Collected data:
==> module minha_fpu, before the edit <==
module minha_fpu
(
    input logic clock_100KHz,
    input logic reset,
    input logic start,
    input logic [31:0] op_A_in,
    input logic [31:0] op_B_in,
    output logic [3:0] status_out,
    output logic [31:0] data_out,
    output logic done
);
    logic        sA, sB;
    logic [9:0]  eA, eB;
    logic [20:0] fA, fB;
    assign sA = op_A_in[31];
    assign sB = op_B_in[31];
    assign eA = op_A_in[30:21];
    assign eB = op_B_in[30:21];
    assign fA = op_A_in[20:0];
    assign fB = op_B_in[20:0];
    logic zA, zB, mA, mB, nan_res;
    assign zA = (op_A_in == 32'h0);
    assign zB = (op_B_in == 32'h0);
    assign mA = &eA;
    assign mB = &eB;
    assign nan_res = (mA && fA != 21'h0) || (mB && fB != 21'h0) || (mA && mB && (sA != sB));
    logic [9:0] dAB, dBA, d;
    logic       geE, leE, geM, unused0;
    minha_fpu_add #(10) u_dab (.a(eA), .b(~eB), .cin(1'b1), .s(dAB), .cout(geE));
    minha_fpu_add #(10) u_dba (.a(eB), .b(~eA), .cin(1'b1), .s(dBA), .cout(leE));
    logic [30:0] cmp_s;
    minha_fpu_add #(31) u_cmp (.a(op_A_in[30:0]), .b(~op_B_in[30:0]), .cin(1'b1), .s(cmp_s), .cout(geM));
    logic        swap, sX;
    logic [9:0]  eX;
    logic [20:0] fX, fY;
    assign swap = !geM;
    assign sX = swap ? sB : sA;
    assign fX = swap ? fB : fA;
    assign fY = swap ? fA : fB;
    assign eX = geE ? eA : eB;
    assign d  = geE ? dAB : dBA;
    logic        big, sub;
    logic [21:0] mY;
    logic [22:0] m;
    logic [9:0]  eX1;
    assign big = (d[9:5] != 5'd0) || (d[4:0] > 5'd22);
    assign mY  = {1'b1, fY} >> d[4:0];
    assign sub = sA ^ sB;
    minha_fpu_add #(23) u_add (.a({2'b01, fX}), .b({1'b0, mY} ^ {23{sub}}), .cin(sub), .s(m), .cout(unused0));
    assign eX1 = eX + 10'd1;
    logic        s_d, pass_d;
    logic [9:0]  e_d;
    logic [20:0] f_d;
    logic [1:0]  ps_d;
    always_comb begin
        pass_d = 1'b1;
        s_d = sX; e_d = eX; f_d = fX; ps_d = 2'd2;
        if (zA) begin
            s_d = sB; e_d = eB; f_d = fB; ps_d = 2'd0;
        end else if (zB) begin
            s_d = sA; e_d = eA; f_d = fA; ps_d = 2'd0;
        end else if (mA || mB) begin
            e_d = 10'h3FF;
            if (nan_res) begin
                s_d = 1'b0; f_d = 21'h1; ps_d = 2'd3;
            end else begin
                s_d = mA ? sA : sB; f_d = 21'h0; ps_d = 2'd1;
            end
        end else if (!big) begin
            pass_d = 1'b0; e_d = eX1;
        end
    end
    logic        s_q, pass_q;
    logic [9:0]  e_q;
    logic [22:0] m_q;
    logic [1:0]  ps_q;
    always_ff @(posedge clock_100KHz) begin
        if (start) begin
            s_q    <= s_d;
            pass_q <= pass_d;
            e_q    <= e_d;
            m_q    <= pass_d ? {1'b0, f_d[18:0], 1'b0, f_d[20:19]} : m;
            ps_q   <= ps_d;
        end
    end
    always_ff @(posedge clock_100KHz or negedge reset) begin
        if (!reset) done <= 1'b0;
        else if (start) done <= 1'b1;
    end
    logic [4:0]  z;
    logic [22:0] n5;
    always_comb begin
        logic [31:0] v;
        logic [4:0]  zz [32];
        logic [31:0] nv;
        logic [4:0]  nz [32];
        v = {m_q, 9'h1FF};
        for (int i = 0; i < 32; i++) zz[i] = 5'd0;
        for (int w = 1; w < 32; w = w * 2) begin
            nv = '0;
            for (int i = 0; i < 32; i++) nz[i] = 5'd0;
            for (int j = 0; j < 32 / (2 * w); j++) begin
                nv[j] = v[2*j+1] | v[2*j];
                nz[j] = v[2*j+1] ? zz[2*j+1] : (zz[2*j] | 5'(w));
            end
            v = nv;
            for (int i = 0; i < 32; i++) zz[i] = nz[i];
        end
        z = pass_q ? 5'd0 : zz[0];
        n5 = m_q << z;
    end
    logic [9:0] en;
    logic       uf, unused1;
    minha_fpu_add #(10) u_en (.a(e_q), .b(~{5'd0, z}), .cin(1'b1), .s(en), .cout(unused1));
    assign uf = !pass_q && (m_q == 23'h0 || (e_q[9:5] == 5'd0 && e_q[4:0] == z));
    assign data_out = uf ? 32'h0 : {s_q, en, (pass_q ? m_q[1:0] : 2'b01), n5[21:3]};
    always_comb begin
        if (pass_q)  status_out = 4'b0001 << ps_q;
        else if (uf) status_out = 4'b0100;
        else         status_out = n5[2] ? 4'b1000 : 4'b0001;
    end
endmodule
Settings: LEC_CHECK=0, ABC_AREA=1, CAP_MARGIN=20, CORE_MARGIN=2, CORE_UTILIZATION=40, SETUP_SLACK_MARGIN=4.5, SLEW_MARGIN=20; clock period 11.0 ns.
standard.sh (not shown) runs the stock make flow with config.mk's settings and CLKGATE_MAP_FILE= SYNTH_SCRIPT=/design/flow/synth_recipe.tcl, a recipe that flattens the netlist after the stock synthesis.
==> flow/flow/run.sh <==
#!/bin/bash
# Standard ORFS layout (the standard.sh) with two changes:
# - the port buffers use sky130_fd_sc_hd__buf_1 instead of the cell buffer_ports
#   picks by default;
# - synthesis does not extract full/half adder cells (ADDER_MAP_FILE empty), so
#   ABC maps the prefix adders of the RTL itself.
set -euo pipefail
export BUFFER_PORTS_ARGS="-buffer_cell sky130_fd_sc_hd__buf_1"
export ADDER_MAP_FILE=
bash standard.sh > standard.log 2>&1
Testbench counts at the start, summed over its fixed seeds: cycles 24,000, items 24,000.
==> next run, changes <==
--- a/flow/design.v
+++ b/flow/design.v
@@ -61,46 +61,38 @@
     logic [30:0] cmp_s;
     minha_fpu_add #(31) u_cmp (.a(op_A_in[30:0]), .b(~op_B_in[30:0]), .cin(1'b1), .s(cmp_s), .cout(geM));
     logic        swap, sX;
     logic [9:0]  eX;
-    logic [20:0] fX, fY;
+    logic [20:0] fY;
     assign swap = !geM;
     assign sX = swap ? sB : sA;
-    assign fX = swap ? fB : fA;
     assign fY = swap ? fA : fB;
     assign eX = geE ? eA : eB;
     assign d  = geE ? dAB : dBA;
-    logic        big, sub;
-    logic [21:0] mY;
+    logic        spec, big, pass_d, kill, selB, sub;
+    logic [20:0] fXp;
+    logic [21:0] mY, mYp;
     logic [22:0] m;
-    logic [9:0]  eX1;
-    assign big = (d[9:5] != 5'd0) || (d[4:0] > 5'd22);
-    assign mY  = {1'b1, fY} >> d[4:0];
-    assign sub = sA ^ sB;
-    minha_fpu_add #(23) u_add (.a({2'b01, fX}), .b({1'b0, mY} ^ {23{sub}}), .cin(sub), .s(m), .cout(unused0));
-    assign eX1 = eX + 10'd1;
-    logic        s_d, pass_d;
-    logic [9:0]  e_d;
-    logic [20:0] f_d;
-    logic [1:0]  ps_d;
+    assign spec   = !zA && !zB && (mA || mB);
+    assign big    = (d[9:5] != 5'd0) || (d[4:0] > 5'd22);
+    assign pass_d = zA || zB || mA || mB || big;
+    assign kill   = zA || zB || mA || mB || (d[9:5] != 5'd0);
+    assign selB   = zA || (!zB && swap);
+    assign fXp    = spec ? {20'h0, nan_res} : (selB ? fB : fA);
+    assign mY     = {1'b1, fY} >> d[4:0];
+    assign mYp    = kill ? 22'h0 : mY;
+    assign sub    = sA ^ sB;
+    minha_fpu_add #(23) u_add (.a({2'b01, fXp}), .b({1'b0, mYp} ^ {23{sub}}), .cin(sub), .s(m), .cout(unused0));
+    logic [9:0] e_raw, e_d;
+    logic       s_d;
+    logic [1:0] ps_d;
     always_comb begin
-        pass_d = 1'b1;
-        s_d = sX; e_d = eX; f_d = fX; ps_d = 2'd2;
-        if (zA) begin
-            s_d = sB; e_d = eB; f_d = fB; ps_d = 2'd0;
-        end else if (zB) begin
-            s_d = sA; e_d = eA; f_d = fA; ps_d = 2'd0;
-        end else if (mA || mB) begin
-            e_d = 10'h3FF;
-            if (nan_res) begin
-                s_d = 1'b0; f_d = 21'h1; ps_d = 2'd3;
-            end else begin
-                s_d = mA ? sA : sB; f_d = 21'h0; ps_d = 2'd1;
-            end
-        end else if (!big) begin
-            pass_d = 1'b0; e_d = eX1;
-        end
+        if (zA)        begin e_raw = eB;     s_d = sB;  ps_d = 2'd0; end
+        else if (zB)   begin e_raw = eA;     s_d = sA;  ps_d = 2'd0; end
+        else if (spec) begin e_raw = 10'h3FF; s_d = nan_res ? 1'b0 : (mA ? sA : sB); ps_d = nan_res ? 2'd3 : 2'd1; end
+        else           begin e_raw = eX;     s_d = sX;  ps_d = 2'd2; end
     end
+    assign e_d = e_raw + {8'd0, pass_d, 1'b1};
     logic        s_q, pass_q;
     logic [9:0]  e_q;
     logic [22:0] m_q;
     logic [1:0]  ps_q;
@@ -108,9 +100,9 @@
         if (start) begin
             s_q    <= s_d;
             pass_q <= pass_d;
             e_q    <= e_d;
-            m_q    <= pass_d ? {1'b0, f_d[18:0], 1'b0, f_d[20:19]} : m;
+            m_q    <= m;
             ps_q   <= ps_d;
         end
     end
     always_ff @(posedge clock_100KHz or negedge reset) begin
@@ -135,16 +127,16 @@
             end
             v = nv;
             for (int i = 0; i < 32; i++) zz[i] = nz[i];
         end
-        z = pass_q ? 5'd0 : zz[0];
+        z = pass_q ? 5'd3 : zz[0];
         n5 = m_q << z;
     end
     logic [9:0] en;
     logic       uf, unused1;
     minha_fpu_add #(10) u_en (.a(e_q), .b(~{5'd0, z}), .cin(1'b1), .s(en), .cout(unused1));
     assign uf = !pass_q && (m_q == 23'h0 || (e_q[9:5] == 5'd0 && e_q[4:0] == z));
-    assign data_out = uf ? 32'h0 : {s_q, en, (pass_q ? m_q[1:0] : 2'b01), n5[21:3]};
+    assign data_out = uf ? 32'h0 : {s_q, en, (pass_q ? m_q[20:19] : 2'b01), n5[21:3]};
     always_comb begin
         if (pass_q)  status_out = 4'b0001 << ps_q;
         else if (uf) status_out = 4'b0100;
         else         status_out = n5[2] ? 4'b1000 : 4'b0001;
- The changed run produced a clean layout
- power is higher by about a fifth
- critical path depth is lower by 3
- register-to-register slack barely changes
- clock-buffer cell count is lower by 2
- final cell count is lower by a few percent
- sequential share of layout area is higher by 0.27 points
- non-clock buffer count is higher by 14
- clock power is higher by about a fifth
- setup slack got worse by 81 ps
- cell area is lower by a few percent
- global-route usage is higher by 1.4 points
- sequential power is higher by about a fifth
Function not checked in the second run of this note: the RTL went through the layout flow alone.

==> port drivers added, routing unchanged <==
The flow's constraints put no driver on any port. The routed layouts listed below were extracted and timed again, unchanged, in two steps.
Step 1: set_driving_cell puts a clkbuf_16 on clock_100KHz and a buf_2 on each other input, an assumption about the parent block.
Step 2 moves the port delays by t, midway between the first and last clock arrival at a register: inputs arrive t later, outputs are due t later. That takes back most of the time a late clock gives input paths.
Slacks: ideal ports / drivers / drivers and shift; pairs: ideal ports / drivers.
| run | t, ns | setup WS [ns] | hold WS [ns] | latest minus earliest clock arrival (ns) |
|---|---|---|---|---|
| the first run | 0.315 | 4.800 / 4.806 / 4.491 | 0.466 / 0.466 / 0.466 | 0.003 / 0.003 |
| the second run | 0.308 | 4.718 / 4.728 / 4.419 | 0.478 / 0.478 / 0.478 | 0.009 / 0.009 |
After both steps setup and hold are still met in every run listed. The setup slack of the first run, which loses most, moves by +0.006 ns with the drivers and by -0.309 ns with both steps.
From an optimization exercise on the open Yosys and OpenROAD flow, aimed at small area, a short achievable clock period and few clock cycles; shortcuts taken in it are not production practice.
In this exercise RTL edits were held to simulation tests only and were not proved equivalent to the original.
No activity file was given, so power comes from the tool's default toggle rates.

Setup of run A:
Design chip8_cpu, start of the top module:
module chip8_cpu (
    input wire clk,
    input wire reset,
    input wire [7:0] mem_data_in,
    input wire [15:0] key_pressed,
    output wire mem_read,
    output reg [11:0] mem_addr_out,
    output reg [7:0] mem_data_out,
    output reg mem_write
);
clock: 12.0 ns
lec_check: 0
cap_margin: 20
core_margin: 2
core_utilization: 60
cts_buf_list: sky130_fd_sc_hd__clkbuf_16
cts_cluster_diameter: 60
cts_cluster_size: 30
slew_margin: 20
standard.sh (not shown) runs the stock make flow with config.mk's settings and CLKGATE_MAP_FILE= SYNTH_SCRIPT=/design/flow/synth_recipe.tcl, a recipe that flattens the netlist after the stock synthesis.
==> flow/flow/run.sh <==
#!/bin/bash
# Standard ORFS layout (the standard.sh: unchanged synthesis and steps), with
# - the port buffers that buffer_ports adds made buf_4 instead of its default
#   (a slow delay buffer), so input and output paths start from a fast buffer.
set -euo pipefail
export SETUP_SLACK_MARGIN=8
export BUFFER_PORTS_ARGS="-buffer_cell sky130_fd_sc_hd__buf_4"
bash standard.sh > standard_make.log 2>&1
Testbench counts of run A, summed over its fixed seeds: cycles 204,165.
What run B does differently from run A at the input level:
# run A
export LEC_CHECK = 0
export CAP_MARGIN = 20
export CORE_MARGIN = 2
export CORE_UTILIZATION = 60
export CTS_BUF_LIST = sky130_fd_sc_hd__clkbuf_16
export CTS_CLUSTER_DIAMETER = 60
export CTS_CLUSTER_SIZE = 30
export SLEW_MARGIN = 20
create_clock -name core_clock -period 12.0 [get_ports {clk}]
# run B
export LEC_CHECK = 0
export CAP_MARGIN = 20
export CORE_MARGIN = 2
export CORE_UTILIZATION = 55
export CTS_BUF_LIST = sky130_fd_sc_hd__clkbuf_8
export CTS_CLUSTER_DIAMETER = 50
export CTS_CLUSTER_SIZE = 16
export SLEW_MARGIN = 20
create_clock -name core_clock -period 12.0 [get_ports {clk}]
==> run summary <==
Tapcell count (run B over run A): increase, 60
The higher number of antenna cells inserted came out of run B.
Lower relative contribution of combinational cells to total power goes to run A over run B.
Cmp run B vs run A: global-route usage lower in run B
Compared run B against run A; total power within noise.
Run B against run A; first-pass GRT wire length is up by a few percent.
Run B ended up with a222oi_1 as its cell at the slowest stage of the critical path; run A ended up with nor2_4.
Core utilization: run B lower than run A
Modified inputs, run C compared to run B
# run B
export LEC_CHECK = 0
export CAP_MARGIN = 20
export CORE_MARGIN = 2
export CORE_UTILIZATION = 55
export CTS_BUF_LIST = sky130_fd_sc_hd__clkbuf_8
export CTS_CLUSTER_DIAMETER = 50
export CTS_CLUSTER_SIZE = 16
export SLEW_MARGIN = 20
create_clock -name core_clock -period 12.0 [get_ports {clk}]
# run C
export LEC_CHECK = 0
export CAP_MARGIN = 20
export CORE_MARGIN = 2
export CORE_UTILIZATION = 70
export CTS_BUF_LIST = sky130_fd_sc_hd__clkbuf_8
export CTS_CLUSTER_DIAMETER = 50
export CTS_CLUSTER_SIZE = 16
export SLEW_MARGIN = 20
create_clock -name core_clock -period 12.0 [get_ports {clk}]
Notes after the runs:
Run C: die area is 21% lower than what run B reported.
Compared with run B, run C shows a effective utilization at floorplan that is 16 points higher.
A cell at the slowest stage of the critical path of nor2_2 is what run C shows, while a222oi_1 belongs to run B.
Fraction of layout cells with a size suffix above 1 down 1.9 points in run C wrt run B
Going from run B to run C, synthesis-to-layout area growth went down by 3.0 points; critical path depth moved down.
Wire: run C routes less than run B
What run D does differently from run C at the input level:
# run C
export LEC_CHECK = 0
export CAP_MARGIN = 20
export CORE_MARGIN = 2
export CORE_UTILIZATION = 70
export CTS_BUF_LIST = sky130_fd_sc_hd__clkbuf_8
export CTS_CLUSTER_DIAMETER = 50
export CTS_CLUSTER_SIZE = 16
export SLEW_MARGIN = 20
create_clock -name core_clock -period 12.0 [get_ports {clk}]
# run D
export LEC_CHECK = 0
export CAP_MARGIN = 5
export CORE_MARGIN = 2
export CORE_UTILIZATION = 60
export CTS_BUF_LIST = sky130_fd_sc_hd__clkbuf_8
export CTS_CLUSTER_DIAMETER = 50
export CTS_CLUSTER_SIZE = 16
export SLEW_MARGIN = 5
create_clock -name core_clock -period 12.0 [get_ports {clk}]
### Flow results
- Run D reached the final stage; the timing, DRC and antenna checks on its layout passed.
- As of run D, post-route total power had fallen slightly compared to run C.
- Share of the cycle needed by the critical path after routing: run D > run C
- Against run C, run D reports a sequential share of cell area that is lower.
Input changes introduced in run E (baseline for comparison: run D):
# run D
export LEC_CHECK = 0
export CAP_MARGIN = 5
export CORE_MARGIN = 2
export CORE_UTILIZATION = 60
export CTS_BUF_LIST = sky130_fd_sc_hd__clkbuf_8
export CTS_CLUSTER_DIAMETER = 50
export CTS_CLUSTER_SIZE = 16
export SLEW_MARGIN = 5
create_clock -name core_clock -period 12.0 [get_ports {clk}]
# run E
export LEC_CHECK = 0
export CAP_MARGIN = 20
export CORE_MARGIN = 2
export CORE_UTILIZATION = 60
export CTS_BUF_LIST = sky130_fd_sc_hd__clkbuf_8
export CTS_CLUSTER_DIAMETER = 50
export CTS_CLUSTER_SIZE = 16
export SLEW_MARGIN = 20
create_clock -name core_clock -period 12.0 [get_ports {clk}]
-- flow/flow/run.sh --
<<< run D, line 5
set -euo pipefail
export SETUP_SLACK_MARGIN=8
export BUFFER_PORTS_ARGS="-buffer_cell sky130_fd_sc_hd__buf_4"
>>> run E, line 5
set -euo pipefail
export SETUP_SLACK_MARGIN=8.7
export BUFFER_PORTS_ARGS="-buffer_cell sky130_fd_sc_hd__buf_4"
==> comparison <==
- Run E finished end to end and its layout was clean on timing, DRC and antenna.
- Compared with run D, run E shows a higher count of non-filler cells in the finished layout.
- Wire length of run E exceeds that of run D by more than 10%.
- The maximum clock rate of run E exceeds that of run D by 4.2 MHz.
- Measured against each other, run D and run E differ in all-layer global routing usage, the lower figure coming from run D.
- The multi-input gate count of run E and that of run D are within noise of each other.
This design comes from an exercise in tuning for small area, a short achievable clock period and few clock cycles per item on the open sky130 flow, not from production work. RTL that was checked went through simulation tests only; none was proved equivalent to the original.

==> inputs of run a <==
## part1
module part1 (
    input logic clk,
    input logic rst_n,
    input logic [7:0] data_in,
    input logic data_valid,
    output logic data_ack,
    output logic [31:0] result,
    output logic result_ready,
    output logic data_error,
    input logic error_clear
);
==> module part1, before the edit <==
module part1 (
    input logic clk,
    input logic rst_n,
    input logic [7:0] data_in,
    input logic data_valid,
    output logic data_ack,
    output logic [31:0] result,
    output logic result_ready,
    output logic data_error,
    input logic error_clear
);
    typedef enum logic [2:0] {
        S_EXPECT_DIGIT          = 0,
        S_EXPECT_DIGIT_OR_EOL   = 1,
        S_PROCESS               = 2,
        S_PROCESS_ACK           = 3,
        S_PREPARE_UPDATE_RESULT = 4,
        S_RESULT_READY          = 5,
        S_ERROR                 = 6
    } state_t;
    localparam logic [7:0] ASCII_NEWLINE = "\n";
    localparam logic [7:0] ASCII_0 = "0";
    localparam logic [7:0] ASCII_9 = "9";
    int bin_data_in;
    state_t current_state, next_state;
    int current_result;
    int max1;
    int max2;
    int saved_max1;
    int saved_max2;
    int saved_data_in;
    logic max1_just_found;
    int temp_result;
    wire is_ascii_digit;
    wire is_terminator;
    assign is_terminator = data_in == ASCII_NEWLINE;
    assign is_ascii_digit = (data_in >= ASCII_0 && data_in <= ASCII_9);
    assign bin_data_in = int'(data_in) - int'(ASCII_0);
    assign result = current_result;
    always_comb begin
        temp_result = max1 * 10 + max2;
        if (max1_just_found) begin
            if (saved_data_in > max2) begin
                temp_result = saved_max1 * 10 + saved_data_in;
            end else begin
                temp_result = saved_max1 * 10 + saved_max2;
            end
        end
    end
    always_ff @(posedge clk, negedge rst_n) begin
        if (!rst_n) begin
            data_error <= 1'b0;
            current_state <= S_EXPECT_DIGIT;
        end else begin
            data_error <= next_state == S_ERROR;
            current_state <= next_state;
        end
    end
    always_comb begin
        next_state = current_state;
        data_ack = 1'b0;
        result_ready = 1'b0;
        unique case (current_state)
            S_EXPECT_DIGIT: begin
                if (data_valid) begin
                    if (is_ascii_digit) begin
                        next_state = S_PROCESS;
                    end else begin
                        next_state = S_ERROR;
                    end
                end
            end
            S_EXPECT_DIGIT_OR_EOL: begin
                if (data_valid) begin
                    if (is_ascii_digit) begin
                        next_state = S_PROCESS;
                    end else if (is_terminator) begin
                        next_state = S_PREPARE_UPDATE_RESULT;
                    end else begin
                        next_state = S_ERROR;
                    end
                end
            end
            S_PROCESS: begin
                next_state = S_PROCESS_ACK;
            end
            S_PROCESS_ACK: begin
                data_ack = 1'b1;
                if (!data_valid) begin
                    next_state = S_EXPECT_DIGIT_OR_EOL;
                end
            end
            S_PREPARE_UPDATE_RESULT: begin
                next_state = S_RESULT_READY;
            end
            S_RESULT_READY: begin
                data_ack = 1'b1;
                result_ready = 1'b1;
                if (!data_valid) begin
                    next_state = S_EXPECT_DIGIT;
                end
            end
            S_ERROR: begin
                if (error_clear) begin
                    next_state = S_EXPECT_DIGIT;
                end
            end
            default: begin
                next_state = S_EXPECT_DIGIT;
            end
        endcase
    end
    always_ff @(posedge clk or negedge rst_n) begin
        if (!rst_n) begin
            current_result <= 0;
            max1 <= -1;
            max2 <= -1;
            saved_max1 <= -1;
            saved_max2 <= -1;
            saved_data_in <= -1;
            max1_just_found <= 1'b0;
        end else begin
            unique case (current_state)
                S_EXPECT_DIGIT: begin
                end
                S_EXPECT_DIGIT_OR_EOL: begin
                end
                S_PROCESS: begin
                    max1_just_found <= 1'b0;
                    if (bin_data_in > max1) begin
                        saved_max1 <= max1;
                        saved_max2 <= max2;
                        saved_data_in <= bin_data_in;
                        max1 <= bin_data_in;
                        max2 <= -1;
                        max1_just_found <= 1'b1;
                    end else if (bin_data_in > max2) begin
                        max2 <= bin_data_in;
                    end
                end
                S_PROCESS_ACK: begin
                end
                S_PREPARE_UPDATE_RESULT: begin
                    current_result <= current_result + temp_result;
                end
                S_RESULT_READY: begin
                    max1 <= -1;
                    max2 <= -1;
                    saved_max1 <= -1;
                    saved_max2 <= -1;
                    saved_data_in <= -1;
                    max1_just_found <= 1'b0;
                end
                S_ERROR: begin
                end
                default: begin
                end
            endcase
        end
    end
endmodule
export LEC_CHECK = 0
export CAP_MARGIN = 20
export CORE_MARGIN = 2
export CORE_UTILIZATION = 40
export SLEW_MARGIN = 20
create_clock -name core_clock -period 8.0 [get_ports {clk}]
run.sh (not shown) runs the stock make flow with config.mk's settings and CLKGATE_MAP_FILE= SYNTH_SCRIPT=/design/flow/synth_recipe.tcl, a recipe that flattens the netlist after the stock synthesis.
==> inputs of run b, as changes to run a <==
==> flow/design.v (replaced) <==
`default_nettype none
`timescale 1ns/1ns
module part1 (
    input logic clk,
    input logic rst_n,
    input logic [7:0] data_in,
    input logic data_valid,
    output logic data_ack,
    output logic [31:0] result,
    output logic result_ready,
    output logic data_error,
    input logic error_clear
);
    logic [3:0] m, a, b;
    logic       need_digit;
    logic [31:0] total;
    wire [3:0] d = data_in[3:0];
    wire is_digit = (data_in[7:4] == 4'h3) && (d <= 4'd9);
    wire is_nl    = (data_in == 8'h0a);
    wire idle     = !data_ack && !data_error;
    wire take_dig = idle && data_valid && is_digit;
    wire take_nl  = idle && data_valid && is_nl && !need_digit;
    wire reject   = idle && data_valid && !is_digit && !(is_nl && !need_digit);
    wire upd  = (m != a) || (d > b);
    wire mnew = (m == 4'hf) || (d > m);
    wire a_none = (a == 4'hf);
    wire [31:0] lineval = a_none ? ({28'd0, b} - 32'd10)
                                 : ({28'd0, a} * 32'd10 + {28'd0, b});
    assign result = total;
    always_ff @(posedge clk or negedge rst_n) begin
        if (!rst_n) begin
            data_ack     <= 1'b0;
            result_ready <= 1'b0;
            data_error   <= 1'b0;
            need_digit   <= 1'b1;
            m <= 4'hf;
            a <= 4'hf;
            b <= 4'h0;
            total <= 32'd0;
        end else begin
            if (data_ack) begin
                data_ack <= data_valid;
                result_ready <= result_ready && data_valid;
            end else begin
                data_ack <= take_dig || take_nl;
                result_ready <= take_nl;
            end
            if (data_error) begin
                if (error_clear) begin
                    data_error <= 1'b0;
                    need_digit <= 1'b1;
                end
            end else if (reject) begin
                data_error <= 1'b1;
            end
            if (take_dig) begin
                need_digit <= 1'b0;
                if (upd) begin
                    a <= m;
                    b <= d;
                end
                if (mnew) m <= d;
            end
            if (take_nl) begin
                need_digit <= 1'b1;
                total <= total + lineval;
                m <= 4'hf;
                a <= 4'hf;
                b <= 4'h0;
            end
        end
    end
endmodule
==> qor summary <==
Status: run a finished clean; run b finished clean
Post-synthesis share of cell area spent on full adders, half adders and majority gates: run a 21.2%; run b 15.4%
Count of H-tree levels built during CTS: run a 3; run b 2
Core Footprint: run a 0.0234 mm2; run b 0.0102 mm2
Number of instances in the synthesized netlist: run a 1194; run b 493
Met2 GRT Util: run a 37.6%; run b 29.2%
Number of cells on the worst reg-to-reg path: run a 32; run b 16
Routability cong.: run a 0.943; run b 0.920
Met3 Usage GRT: run a 2.52%; run b 2.82%
Worst endpoint required time: run a 8.25 ns; run b 8.22 ns
Inserted Clock Buffers: run a 9; run b 5
Per-cell via count in the routed design: run a 5.56; run b 5.55
Multiplexer area fraction after synthesis: run a 1.09%; run b 1.55%
Placed instance area: run a 0.0103 mm2; run b 0.00474 mm2
Testbench counts of run b, summed over its fixed seeds: cycles 38,784, chars 19,392.
Function not checked in run a: the RTL went through the layout flow alone.

[what the ideal ports hide]
How much do the figures lean on ideal ports? The routed layouts below were timed once more, with nothing changed but the port constraints.
Step 1 assumes that a clkbuf_16 drives the clock port and a buf_2 every other input.
Step 2 moves the port delays by t, midway between the first and last clock arrival at a register: inputs arrive t later, outputs are due t later. That takes back most of the time a late clock gives input paths.
a / b / c = ideal ports / drivers / drivers and shift; a / b = the first two.
run | t (ns) | setup WS [ns] | worst hold slack (ns) | clock arrival spread, ns | worst slew at a driven data input, ns
run a | 0.392 | 0.639 / 0.639 / 0.639 | 0.504 / 0.504 / 0.504 | 0.012 / 0.012 | 0.03
run b | 0.329 | 3.561 / 3.561 / 3.561 | 0.519 / 0.519 / 0.519 | 0.012 / 0.012 | 0.03
After both steps every run listed still meets setup and hold.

● Prompt:
Above are the entries. Quote exactly the lines from the one bearing "- critical path depth is lower by 3" through the one bearing "0.009 / 0.009 |".

● Output below:
- critical path depth is lower by 3
- register-to-register slack barely changes
- clock-buffer cell count is lower by 2
- final cell count is lower by a few percent
- sequential share of layout area is higher by 0.27 points
- non-clock buffer count is higher by 14
- clock power is higher by about a fifth
- setup slack got worse by 81 ps
- cell area is lower by a few percent
- global-route usage is higher by 1.4 points
- sequential power is higher by about a fifth
Function not checked in the second run of this note: the RTL went through the layout flow alone.

==> port drivers added, routing unchanged <==
The flow's constraints put no driver on any port. The routed layouts listed below were extracted and timed again, unchanged, in two steps.
Step 1: set_driving_cell puts a clkbuf_16 on clock_100KHz and a buf_2 on each other input, an assumption about the parent block.
Step 2 moves the port delays by t, midway between the first and last clock arrival at a register: inputs arrive t later, outputs are due t later. That takes back most of the time a late clock gives input paths.
Slacks: ideal ports / drivers / drivers and shift; pairs: ideal ports / drivers.
| run | t, ns | setup WS [ns] | hold WS [ns] | latest minus earliest clock arrival (ns) |
|---|---|---|---|---|
| the first run | 0.315 | 4.800 / 4.806 / 4.491 | 0.466 / 0.466 / 0.466 | 0.003 / 0.003 |
| the second run | 0.308 | 4.718 / 4.728 / 4.419 | 0.478 / 0.478 / 0.478 | 0.009 / 0.009 |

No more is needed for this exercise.